# Albino Bushynose Longfin pleco



## Fishy Bob (Oct 22, 2012)

I am planning on upgrading tanks soon and wanted to add a very good habitat, in part of my tank, for my ABNL and didnt know what would make them very happy. I have two longfin currently and one that is not a long fin.

Currently i have two tank set ups. I was curious if i should get pvc pipe because they always seem to be hanging, upside down on the bottom part of my amazon sword plants. I have hiding places for them but they choose to stay on the plants, so i didnt know if they would like the pvc. They seem happy now too, eat just fine and are in PERFECT condition.

In the new tank it will have 2 amazon swords, mopani wood, drift wood, black-red-grey slate and terra cotta pots. I didnt know, since they are ugly, if the pipes would be worth it, and if so what is the best way to disguise them so it dont look like i installed plumbing in my aquarium. 

Thanks for any help!!


----------



## SueD (Aug 4, 2012)

I have a bamboo piece that my albino BN (short fin) spends most of his time in - often upside down, also. Looks a lot more natural than PVC. Got it from this place: Breeding Caves of Bamboo Featuring Cypress Bayou Creations


----------



## Brian757 (Sep 24, 2012)

SueD said:


> I have a bamboo piece that my albino BN (short fin) spends most of his time in - often upside down, also. Looks a lot more natural than PVC. Got it from this place: Breeding Caves of Bamboo Featuring Cypress Bayou Creations


That is an awesome site! Thanks for sharing that! I never thought of bamboo as being a good cave. Very artistic! Might buy me one


----------



## Fishy Bob (Oct 22, 2012)

Thanks SueD! Them actually look really nice and they had a pic with a loach, which looks like my Yoyo's, so that means my whole tank would probably enjoy them. Thanks for the idea and i will be ordering some as soon as i get my lids in for my new tank.


----------



## SueD (Aug 4, 2012)

I've also bought a couple of their centerpiece driftwood pieces. It's cypress so it's very light weight, but on some of them, they will include a stone anchor. No tannins. Just something a little different than the usual driftwood. Very, very pleasant to deal with, also.


----------



## goldie (Aug 4, 2012)

Sue d, I was looking on the site you posted and at last ive seen driftwood i would like but, i cant work out how you get to buy. There's two great pieces there i would love. Do you need to register to buy?


----------



## goldie (Aug 4, 2012)

goldie said:


> Sue d, I was looking on the site you posted and at last ive seen driftwood i would like but, i cant work out how you get to buy. There's two great pieces there i would love. Do you need to register to buy?

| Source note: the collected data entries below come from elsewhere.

Background: an optimization exercise with open tools, aiming at small area. Do not read the settings as production practice. RTL that was checked went through simulation tests only; none was proved equivalent to the original. Power figures rest on the tool's default switching activity, not on a simulated workload.

v6:
==> module pixel_compositor, before the edit <==
module pixel_compositor (
    input  logic        Clk,
    input  logic        Reset,
    input  logic        frame_start,
    input  logic        de,
    input  logic [9:0]  DrawX,
    input  logic [9:0]  DrawY,
    input  logic [9:0]  X,
    input  logic [9:0]  Y,
    input  logic [9:0]  size,
    input  logic [7:0]  x_vec,
    input  logic [7:0]  y_vec,
    input  logic        map_en,
    input  logic        wall_on,
    input  logic [11:0] wall_color,
    input  logic [11:0] memdata,
    output logic [3:0]  Red,
    output logic [3:0]  Green,
    output logic [3:0]  Blue,
    output logic        out_valid,
    output logic        dots_ready
);
    logic [9:0] x_lat, y_lat, s_lat;
    logic [7:0] xv_lat, yv_lat;
    logic       par_ok;
    logic [9:0] x_dot, y_dot;
    logic [7:0] xv_dot, yv_dot;
    logic       dot_ok;
    logic [3:0] cnt;
    logic       rdy;
    always_ff @(posedge Clk) begin
        if (frame_start) begin
            x_lat <= X; y_lat <= Y; s_lat <= size; xv_lat <= x_vec; yv_lat <= y_vec;
        end
        if (cnt == 4'd10 && !frame_start) begin
            x_dot <= x_lat; y_dot <= y_lat; xv_dot <= xv_lat; yv_dot <= yv_lat;
        end
    end
    always_ff @(posedge Clk) begin
        if (Reset) begin
            cnt <= '0; rdy <= 1'b0; par_ok <= 1'b0; dot_ok <= 1'b0;
        end else if (frame_start) begin
            cnt <= 4'd1; rdy <= 1'b0; par_ok <= 1'b1;
        end else if (cnt == 4'd10) begin
            cnt <= '0; rdy <= 1'b1; dot_ok <= 1'b1;
        end else if (cnt != 4'd0) begin
            cnt <= cnt + 4'd1;
        end
    end
    logic [8:0] hx, hy;
    logic       dot_hit;
    dot_axis u_dx (.d(DrawX[7:0]), .p(x_dot), .a(xv_dot), .hit(hx));
    dot_axis u_dy (.d(DrawY[7:0]), .p(y_dot), .a(yv_dot), .hit(hy));
        assign dot_hit = dot_ok ? |(hx & hy) : (DrawX[7:0] == 8'd0 && DrawY[7:0] == 8'd0);
    logic signed [10:0] ddx, ddy;
    logic               player_hit;
    sub4 u_sx (.d(DrawX[7:0]), .p(x_lat), .r(ddx));
    sub4 u_sy (.d(DrawY[7:0]), .p(y_lat), .r(ddy));
    logic disc_in;
    disc_le u_disc (.dx(ddx), .dy(ddy), .s(s_lat), .le(disc_in));
        assign player_hit = par_ok && disc_in;
    logic above, below, in_map;
    logic signed [9:0] col_w;
    assign col_w = $signed({1'b0, DrawY[9:1]}) - 10'sd120;
    assign above = col_w[9] && !memdata[7] && (memdata[6:0] <= ~col_w[6:0]);
    assign below = !col_w[9] && ({1'b0, memdata[7:0], 1'b0} < {col_w[8:0], DrawY[0]});
    assign in_map = map_en && (DrawX <= 10'd160) && (DrawY <= 10'd120);
    logic [11:0] rgb1, rgb2;
    logic        v1, v2;
    logic [11:0] col;
    always_comb begin
        if (in_map) begin
            if (dot_hit)         col = 12'hFFF;
            else if (player_hit) col = 12'hF70;
            else if (wall_on)    col = wall_color;
            else                 col = 12'h004;
        end else begin
            if (above)           col = 12'h337;
            else if (below)      col = 12'h733;
            else                 col = {3{memdata[11:8]}};
        end
    end
    always_ff @(posedge Clk) begin
        if (Reset) begin
            rgb1 <= '0; v1 <= 1'b0; rgb2 <= '0; v2 <= 1'b0;
        end else begin
            rgb1 <= de ? col : 12'h000;
            v1   <= de;
            rgb2 <= rgb1;
            v2   <= v1;
        end
    end
    assign {Red, Green, Blue} = rgb2;
    assign out_valid  = v2;
    assign dots_ready = rdy;
endmodule
export LEC_CHECK = 0
export CAP_MARGIN = 20
export CORE_MARGIN = 2
export CORE_UTILIZATION = 40
export CTS_BUF_LIST = sky130_fd_sc_hd__clkbuf_8
export SLEW_MARGIN = 20
export SYNTH_HIERARCHICAL = 1
create_clock -name core_clock -period 12.0 [get_ports {Clk}]
standard.sh (not shown) runs the stock make flow with config.mk's settings and CLKGATE_MAP_FILE= SYNTH_SCRIPT=/design/flow/synth_recipe.tcl, a recipe that flattens the netlist after the stock synthesis.
==> flow/flow/run.sh <==
#!/bin/bash
set -e
export BUFFER_PORTS_ARGS="-buffer_cell sky130_fd_sc_hd__buf_1"
bash standard.sh > standard_flow.log 2>&1
v6 reached the final stage; the timing, design-rule and antenna checks on its layout passed.
Inputs modified between v6 and v7:
diff --git a/flow/design.v b/flow/design.v
--- a/flow/design.v
+++ b/flow/design.v
@@ -60,13 +60,13 @@
     disc_le u_disc (.dx(ddx), .dy(ddy), .s(s_lat), .le(disc_in));
         assign player_hit = par_ok && disc_in;
     logic above, below, in_map;
     logic signed [9:0] col_w;
     assign col_w = $signed({1'b0, DrawY[9:1]}) - 10'sd120;
     assign above = col_w[9] && !memdata[7] && (memdata[6:0] <= ~col_w[6:0]);
-    assign below = !col_w[9] && ({1'b0, memdata[7:0], 1'b0} < {col_w[8:0], DrawY[0]});
+    assign below = !col_w[9] && ({2'b0, memdata[7:0]} < ({1'b0, col_w[8:0]} + {9'd0, DrawY[0]}));
     assign in_map = map_en && (DrawX <= 10'd160) && (DrawY <= 10'd120);
     logic [11:0] rgb1, rgb2;
     logic        v1, v2;
     logic [11:0] col;
     always_comb begin
         if (in_map) begin
- Instance count after placement with tap cells included, v6 and v7, higher one = v7.
- Relative to v6, internal power contribution decreased by 16 uW in v7.
- Clock skew, v6 and v7, higher one = v7.
- met5 as the highest layer used for signal routing was reported by v7, and met4 by v6.
- Looking at final wirelength across v6 and v7, the one that comes out lower is v6.
- Sort v6 and v7 by depth of the most critical reg-to-reg path, ascending, and v6 comes first.
No functional check of the RTL was part of v6.

[separate check: timing with driven ports]
How much do the figures lean on ideal ports? The routed layouts below were timed once more, with nothing changed but the port constraints.
Step 1 assumes that a clkbuf_16 drives the clock port and a buf_2 every other input.
Step 2 times the ports against the registers' clock, not the clock port: input delays grow and output delays shrink by t, the midpoint of the rising clock arrivals with the driver on.
Three values: ideal, step 1, step 2; two values: the first two.
run	t, ns	setup slack, ns	worst setup path at the end	worst register clock-pin slew, ns	worst slew at a driven data input, ns
v6	0.506	0.999 / 1.015 / 0.510	input to register	0.10 / 0.10	0.07
v7	0.510	1.007 / 1.024 / 0.514	input to register	0.09 / 0.09	0.07
After both steps setup and hold are still met in every run listed. The setup slack of v7, which loses most, moves by +0.017 ns with the drivers and by -0.493 ns with both steps.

lol It's okay worked it out now. Great site


----------



## jvance (Oct 18, 2012)

I have a albino longfin as well, but he is almost always attached to the underside or a shaded piece of bogwood.


----------



## SueD (Aug 4, 2012)

Goldie - glad you got it to work. I had an issue once when using google Chrome and had to revert back to plain Google. But if you have to, you can always e-mail them directly. I believe the woman's name is Gail and she is more than accommodating.


----------



## Dave Waits (Oct 12, 2012)

If you look at the left side of my tank you'll see a rock cave my son found for me at Petsmart. My Pleco assumed automatic ownership of it when I got him in the tank.

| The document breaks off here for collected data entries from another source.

Context: an optimization exercise on an open-source flow, tuned for small area, a short achievable clock period and few clock cycles per item. The choices shown serve that exercise and are no tape-out recipe.

==> flow/design.v <==
module aes_dec_core (
    input  logic         clk,
    input  logic         rst,
    input  logic         start,
    input  logic [127:0] key,
    input  logic [127:0] ciphertext,
    input  logic         step_en,
    output logic         busy,
    output logic         done,
    output logic [127:0] plaintext
);
    function automatic logic [1:0] gf4_mul(input logic [1:0] a, input logic [1:0] b);
        logic t;
        t = a[1] & b[1];
        gf4_mul = {t ^ (a[1] & b[0]) ^ (a[0] & b[1]), t ^ (a[0] & b[0])};
    endfunction
    function automatic logic [3:0] gf16_mul(input logic [3:0] a, input logic [3:0] b);
        logic [1:0] t, u;
        t = gf4_mul(a[3:2], b[3:2]);
        u = gf4_mul(a[3:2] ^ a[1:0], b[3:2] ^ b[1:0]);
        gf16_mul = {u ^ gf4_mul(a[1:0], b[1:0]), {t[0] ^ t[1], t[1]} ^ gf4_mul(a[1:0], b[1:0])};
    endfunction
    function automatic logic [3:0] gf16_inv(input logic [3:0] a);
        case (a)
            4'h0: gf16_inv = 4'h0;
            4'h1: gf16_inv = 4'h1;
            4'h2: gf16_inv = 4'h3;
            4'h3: gf16_inv = 4'h2;
            4'h4: gf16_inv = 4'hf;
            4'h5: gf16_inv = 4'hc;
            4'h6: gf16_inv = 4'h9;
            4'h7: gf16_inv = 4'hb;
            4'h8: gf16_inv = 4'ha;
            4'h9: gf16_inv = 4'h6;
            4'ha: gf16_inv = 4'h8;
            4'hb: gf16_inv = 4'h7;
            4'hc: gf16_inv = 4'h5;
            4'hd: gf16_inv = 4'he;
            4'he: gf16_inv = 4'hd;
            4'hf: gf16_inv = 4'h4;
            default: gf16_inv = 4'h0;
        endcase
    endfunction
    function automatic logic [7:0] gf256_inv(input logic [7:0] a);
        logic [3:0] d;
        d = gf16_inv({a[4] ^ a[3], a[5] ^ a[2] ^ a[3], a[5] ^ a[7] ^ a[1] ^ a[2], a[4] ^ a[5] ^ a[6] ^ a[7] ^ a[0] ^ a[1] ^ a[3]} ^ gf16_mul(a[7:4], a[3:0]));
        gf256_inv = {gf16_mul(a[7:4], d), gf16_mul(a[7:4] ^ a[3:0], d)};
    endfunction
    function automatic logic [7:0] inv_sbox_a(input logic [7:0] x);
        inv_sbox_a = gf256_inv({x[1] ^ x[2] ^ x[6] ^ x[7], ~(x[0] ^ x[3]), x[3] ^ x[4] ^ x[5] ^ x[6], ~(x[1] ^ x[2] ^ x[7]), ~(x[5] ^ x[7]), x[1] ^ x[2] ^ x[6], x[2] ^ x[3] ^ x[5] ^ x[6], x[3]});
    endfunction
    function automatic logic [7:0] inv_sbox_b(input logic [7:0] t);
        inv_sbox_b = {t[1] ^ t[2] ^ t[5], t[2] ^ t[3] ^ t[6] ^ t[7], t[1] ^ t[2] ^ t[5] ^ t[7], t[1] ^ t[3] ^ t[4], t[1] ^ t[4] ^ t[6] ^ t[7], t[1] ^ t[4] ^ t[5], t[4] ^ t[6] ^ t[7], t[0] ^ t[1] ^ t[2] ^ t[4]};
    endfunction
    function automatic logic [7:0] sbox_a(input logic [7:0] x);
        sbox_a = gf256_inv({x[5] ^ x[7], x[1] ^ x[2] ^ x[3] ^ x[4] ^ x[5] ^ x[6], x[1] ^ x[4] ^ x[6] ^ x[7], x[2] ^ x[3] ^ x[4] ^ x[6] ^ x[7], x[1] ^ x[2] ^ x[6] ^ x[7], x[3] ^ x[4] ^ x[6], x[1] ^ x[3], x[0] ^ x[1] ^ x[2] ^ x[3] ^ x[7]});
    endfunction
    function automatic logic [7:0] sbox_b(input logic [7:0] t);
        sbox_b = {t[2] ^ t[7], ~(t[4] ^ t[7]), ~(t[2] ^ t[3] ^ t[7]), t[0] ^ t[2] ^ t[3] ^ t[4] ^ t[5], t[0], t[0] ^ t[1] ^ t[2] ^ t[3] ^ t[4], ~(t[0] ^ t[1] ^ t[3] ^ t[7]), ~(t[0] ^ t[6])};
    endfunction
    function automatic logic [7:0] xtime(input logic [7:0] x);
        xtime = {x[6:0], 1'b0} ^ (x[7] ? 8'h1b : 8'h00);
    endfunction
    function automatic logic [7:0] inv_xtime(input logic [7:0] x);
        inv_xtime = x[0] ? {1'b1, x[7:1] ^ 7'h0d} : {1'b0, x[7:1]};
    endfunction
    function automatic logic [31:0] inv_mix_col(input logic [31:0] col);
        logic [7:0] a0, a1, a2, a3, b0, b1, b2, b3, u, v, t;
        a0 = col[31:24];
        a1 = col[23:16];
        a2 = col[15:8];
        a3 = col[7:0];
        u  = xtime(xtime(a0 ^ a2));
        v  = xtime(xtime(a1 ^ a3));
        b0 = a0 ^ u;
        b1 = a1 ^ v;
        b2 = a2 ^ u;
        b3 = a3 ^ v;
        t  = b0 ^ b1 ^ b2 ^ b3;
        inv_mix_col = {b0 ^ t ^ xtime(b0 ^ b1), b1 ^ t ^ xtime(b1 ^ b2),
                       b2 ^ t ^ xtime(b2 ^ b3), b3 ^ t ^ xtime(b3 ^ b0)};
    endfunction
    function automatic logic [127:0] inv_mix(input logic [127:0] s);
        inv_mix = {inv_mix_col(s[127:96]), inv_mix_col(s[95:64]),
                   inv_mix_col(s[63:32]), inv_mix_col(s[31:0])};
    endfunction
    function automatic logic [127:0] round_a(input logic [127:0] s);
        logic [127:0] o;
        logic [3:0]   dst;
        logic [3:0]   src;
        o = '0;
        for (int i = 0; i < 16; i++) begin
            dst = 4'(i);
            src = {dst[3:2] - dst[1:0], dst[1:0]};
            o[127 - 8*i -: 8] = inv_sbox_a(s[127 - 8*int'(src) -: 8]);
        end
        round_a = o;
    endfunction
    function automatic logic [127:0] round_b(input logic [127:0] p);
        logic [127:0] o;
        o = '0;
        for (int i = 0; i < 16; i++) o[127 - 8*i -: 8] = inv_sbox_b(p[127 - 8*i -: 8]);
        round_b = o;
    endfunction
    function automatic logic [31:0] key_a(input logic [31:0] w);
        key_a = {sbox_a(w[23:16]), sbox_a(w[15:8]), sbox_a(w[7:0]), sbox_a(w[31:24])};
    endfunction
    function automatic logic [31:0] key_b(input logic [31:0] m);
        key_b = {sbox_b(m[31:24]), sbox_b(m[23:16]), sbox_b(m[15:8]), sbox_b(m[7:0])};
    endfunction
    logic [127:0] s_r, p_r, ra_r, rb_r;
    logic [31:0]  m_r;
    logic         a_act_r, b_act_r;
    logic [7:0]   a_rc_r, b_rc_r;
    logic [127:0] k10c_r;          
    logic [127:0] k0c_r;           
    logic         kv_r;
    logic [127:0] pt_r;
    logic         busy_r, done_r;
    logic         x_act_r;         
    logic         x_rdy_r;         
    logic [127:0] x_ct_r;
    logic [127:0] x_k_r;
    logic [7:0]   x_rc_r;
    logic [127:0] kdec, z, x_next, ld_src;
    logic [31:0]  x_sub;
    logic         fin, afree, hit, accept, direct, mv, to_x, load;
    assign kdec = {rb_r[127:96] ^ key_b(m_r) ^ {b_rc_r, 24'h0}, rb_r[127:96] ^ rb_r[95:64],
                   rb_r[95:64] ^ rb_r[63:32], rb_r[63:32] ^ rb_r[31:0]};
    assign z    = round_b(p_r) ^ kdec;
    assign fin  = b_act_r && (b_rc_r == 8'h01);
    assign afree = !b_act_r || fin;
    assign x_sub = key_b(key_a(x_k_r[31:0])) ^ {x_rc_r, 24'h0};
    assign x_next = {x_k_r[127:96] ^ x_sub,
                     x_k_r[127:96] ^ x_k_r[95:64] ^ x_sub,
                     x_k_r[127:96] ^ x_k_r[95:64] ^ x_k_r[63:32] ^ x_sub,
                     x_k_r[127:96] ^ x_k_r[95:64] ^ x_k_r[63:32] ^ x_k_r[31:0] ^ x_sub};
    assign hit    = kv_r && (key == k0c_r);
    assign accept = start && !busy_r;
    assign direct = accept && hit && step_en && afree;
    assign to_x   = accept && !direct;
    assign mv     = x_act_r && x_rdy_r && step_en && afree;
    assign load   = direct || mv;
    assign ld_src = mv ? x_ct_r : ciphertext;
    always_ff @(posedge clk) begin
        if (rst) begin
            a_act_r <= 1'b0;
            b_act_r <= 1'b0;
            x_act_r <= 1'b0;
            kv_r    <= 1'b0;
            busy_r  <= 1'b0;
            done_r  <= 1'b0;
        end else begin
            done_r <= step_en && fin;
            if (step_en) begin
                b_act_r <= a_act_r;
                a_act_r <= load || (b_act_r && !fin);
            end
            if (to_x) begin
                x_act_r <= 1'b1;
                kv_r    <= hit;
            end else if (mv) begin
                x_act_r <= 1'b0;
            end else if (x_act_r && !x_rdy_r && step_en && x_rc_r == 8'h36) begin
                kv_r    <= 1'b1;
            end
            busy_r <= to_x || (x_act_r && !mv);
        end
        if (step_en) begin
            p_r    <= round_a(s_r);
            rb_r   <= ra_r;
            m_r    <= key_a(ra_r[31:0] ^ ra_r[63:32]);
            b_rc_r <= a_rc_r;
            if (load) begin
                s_r    <= ld_src ^ k10c_r;
                ra_r   <= k10c_r;
                a_rc_r <= 8'h36;
            end else begin
                s_r    <= inv_mix(z);
                ra_r   <= kdec;
                a_rc_r <= inv_xtime(b_rc_r);
            end
            if (fin) pt_r <= z;
        end
        if (to_x) begin
            x_rdy_r  <= hit;
            x_ct_r   <= ciphertext;
            x_k_r    <= key;
            x_rc_r   <= 8'h01;
            k0c_r    <= key;
        end else if (x_act_r && !x_rdy_r && step_en) begin
            x_k_r  <= x_next;
            x_rc_r <= xtime(x_rc_r);
            if (x_rc_r == 8'h36) begin
                x_rdy_r <= 1'b1;
                k10c_r  <= x_next;
            end
        end
    end
    assign busy      = busy_r;
    assign done      = done_r;
    assign plaintext = pt_r;
endmodule
export LEC_CHECK = 0
export CAP_MARGIN = 20
export CELL_PAD_IN_SITES_DETAIL_PLACEMENT = 1
export CELL_PAD_IN_SITES_GLOBAL_PLACEMENT = 2
export CORE_MARGIN = 2
export CORE_UTILIZATION = 30
export PLACE_DENSITY = 0.5
export SETUP_SLACK_MARGIN = 3.2
export SLEW_MARGIN = 20
create_clock -name core_clock -period 8.0 [get_ports {clk}]
standard.sh (not shown) runs the stock make flow with config.mk's settings and CLKGATE_MAP_FILE= SYNTH_SCRIPT=/design/flow/synth_recipe.tcl, a recipe that flattens the netlist after the stock synthesis.
==> flow/flow/run.sh <==
#!/bin/bash
# Standard ORFS layout, with the synthesis technology mapping done by the ABC
# script in flow/abc_speed.script (area-oriented mapping, then sizing).
set -euo pipefail
cd "$(dirname "${BASH_SOURCE[0]}")/.."
W=$PWD
rm -rf "$W/scripts_own"
cp -r "$FLOW_HOME/scripts" "$W/scripts_own"
cp "$W/flow/abc_speed.script" "$W/scripts_own/abc_speed.script"
bash standard.sh SCRIPTS_DIR="$W/scripts_own" finish > "$W/standard_flow.log" 2>&1
==> flow/flow/abc_speed.script <==
&get -n
&st
&dch -f
&nf
&put
topo
stime -c
buffer -c
upsize -c
dnsize -c
Next try:
--- a/flow/design.v
+++ b/flow/design.v
@@ -120,6 +120,8 @@
     logic         x_act_r;         
     logic         x_rdy_r;         
+    logic         x_half_r;        
     logic [127:0] x_ct_r;
     logic [127:0] x_k_r;
+    logic [31:0]  x_m_r;
     logic [7:0]   x_rc_r;
     logic [127:0] kdec, z, x_next, ld_src;
@@ -131,9 +133,11 @@
     assign fin  = b_act_r && (b_rc_r == 8'h01);
     assign afree = !b_act_r || fin;
-    assign x_sub = key_b(key_a(x_k_r[31:0])) ^ {x_rc_r, 24'h0};
-    assign x_next = {x_k_r[127:96] ^ x_sub,
-                     x_k_r[127:96] ^ x_k_r[95:64] ^ x_sub,
-                     x_k_r[127:96] ^ x_k_r[95:64] ^ x_k_r[63:32] ^ x_sub,
-                     x_k_r[127:96] ^ x_k_r[95:64] ^ x_k_r[63:32] ^ x_k_r[31:0] ^ x_sub};
+    assign x_sub = key_b(x_m_r);
+    always_comb begin
+        x_next[127:96] = x_k_r[127:96] ^ x_sub ^ {x_rc_r, 24'h0};
+        x_next[95:64]  = x_k_r[95:64] ^ x_next[127:96];
+        x_next[63:32]  = x_k_r[63:32] ^ x_next[95:64];
+        x_next[31:0]   = x_k_r[31:0] ^ x_next[63:32];
+    end
     assign hit    = kv_r && (key == k0c_r);
     assign accept = start && !busy_r;
@@ -162,5 +166,5 @@
             end else if (mv) begin
                 x_act_r <= 1'b0;
-            end else if (x_act_r && !x_rdy_r && step_en && x_rc_r == 8'h36) begin
+            end else if (x_act_r && !x_rdy_r && step_en && x_half_r && x_rc_r == 8'h36) begin
                 kv_r    <= 1'b1;
             end
@@ -185,4 +189,5 @@
         if (to_x) begin
             x_rdy_r  <= hit;
+            x_half_r <= 1'b0;
             x_ct_r   <= ciphertext;
             x_k_r    <= key;
@@ -190,11 +195,15 @@
             k0c_r    <= key;
         end else if (x_act_r && !x_rdy_r && step_en) begin
-            x_k_r  <= x_next;
-            x_rc_r <= xtime(x_rc_r);
-            if (x_rc_r == 8'h36) begin
-                x_rdy_r <= 1'b1;
-                k10c_r  <= x_next;
-            end
-        end
+            x_half_r <= !x_half_r;
+            if (x_half_r) begin
+                x_k_r  <= x_next;
+                x_rc_r <= xtime(x_rc_r);
+                if (x_rc_r == 8'h36) begin
+                    x_rdy_r <= 1'b1;
+                    k10c_r  <= x_next;
+                end
+            end
+        end
+        if (step_en) x_m_r <= key_a(x_k_r[31:0]);
     end
     assign busy      = busy_r;
What happened:
- The new run finished clean
- setup slack gets better by 910 ps
- die area barely changes
- area after synthesis hardly moves
- cell area shrinks by 5.9%
- routed wire length shrinks by 1.0%
- global-route usage shrinks by 0.37 points
- hold slack stays flat
- count of clock-buffer cells in the layout shrinks by 13
- first-iteration DRC count grows by 16%
- clock skew shrinks by 20 ps
- via count shrinks by 1.3%
No run of this note included a check of the RTL's function; only the layout flow was run.

what the ideal ports hide:
In the flow no input, the clock included, has a driving cell. The finished layouts below were timed again as built, in two steps. Step 1 assumes that a clkbuf_16 drives the clock port and a buf_2 every other input. Step 2 adds t to the input delays and takes it off the output delays; t is the mean of the earliest and latest rising clock arrival at the registers after step 1. Input paths then give back, and output paths get back, about the clock's delay inside the block. a / b / c = no drivers / after step 1 / after step 2; a / b = the first two.
run	t (ns)	slack for setup (ns)	clock arrival spread, ns
the first run	0.929	2.349 / 2.349 / 2.295	0.077 / 0.076
the second run	0.936	3.260 / 3.260 / 2.426	0.050 / 0.050
After both steps every run listed still meets setup and hold. For the second run, which loses most, drivers alone change the setup slack by 0.000 ns; drivers and shift together by -0.834 ns.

this pic was taken before I finished and added fish.


----------



## goldie (Aug 4, 2012)

SueD said:


> Goldie - glad you got it to work. I had an issue once when using google Chrome and had to revert back to plain Google. But if you have to, you can always e-mail them directly. I believe the woman's name is Gail and she is more than accommodating.


It took a while Sue but then clicking on the driftwood pics i eventually saw i could e mail them. Thanks for that link it's a great site


----------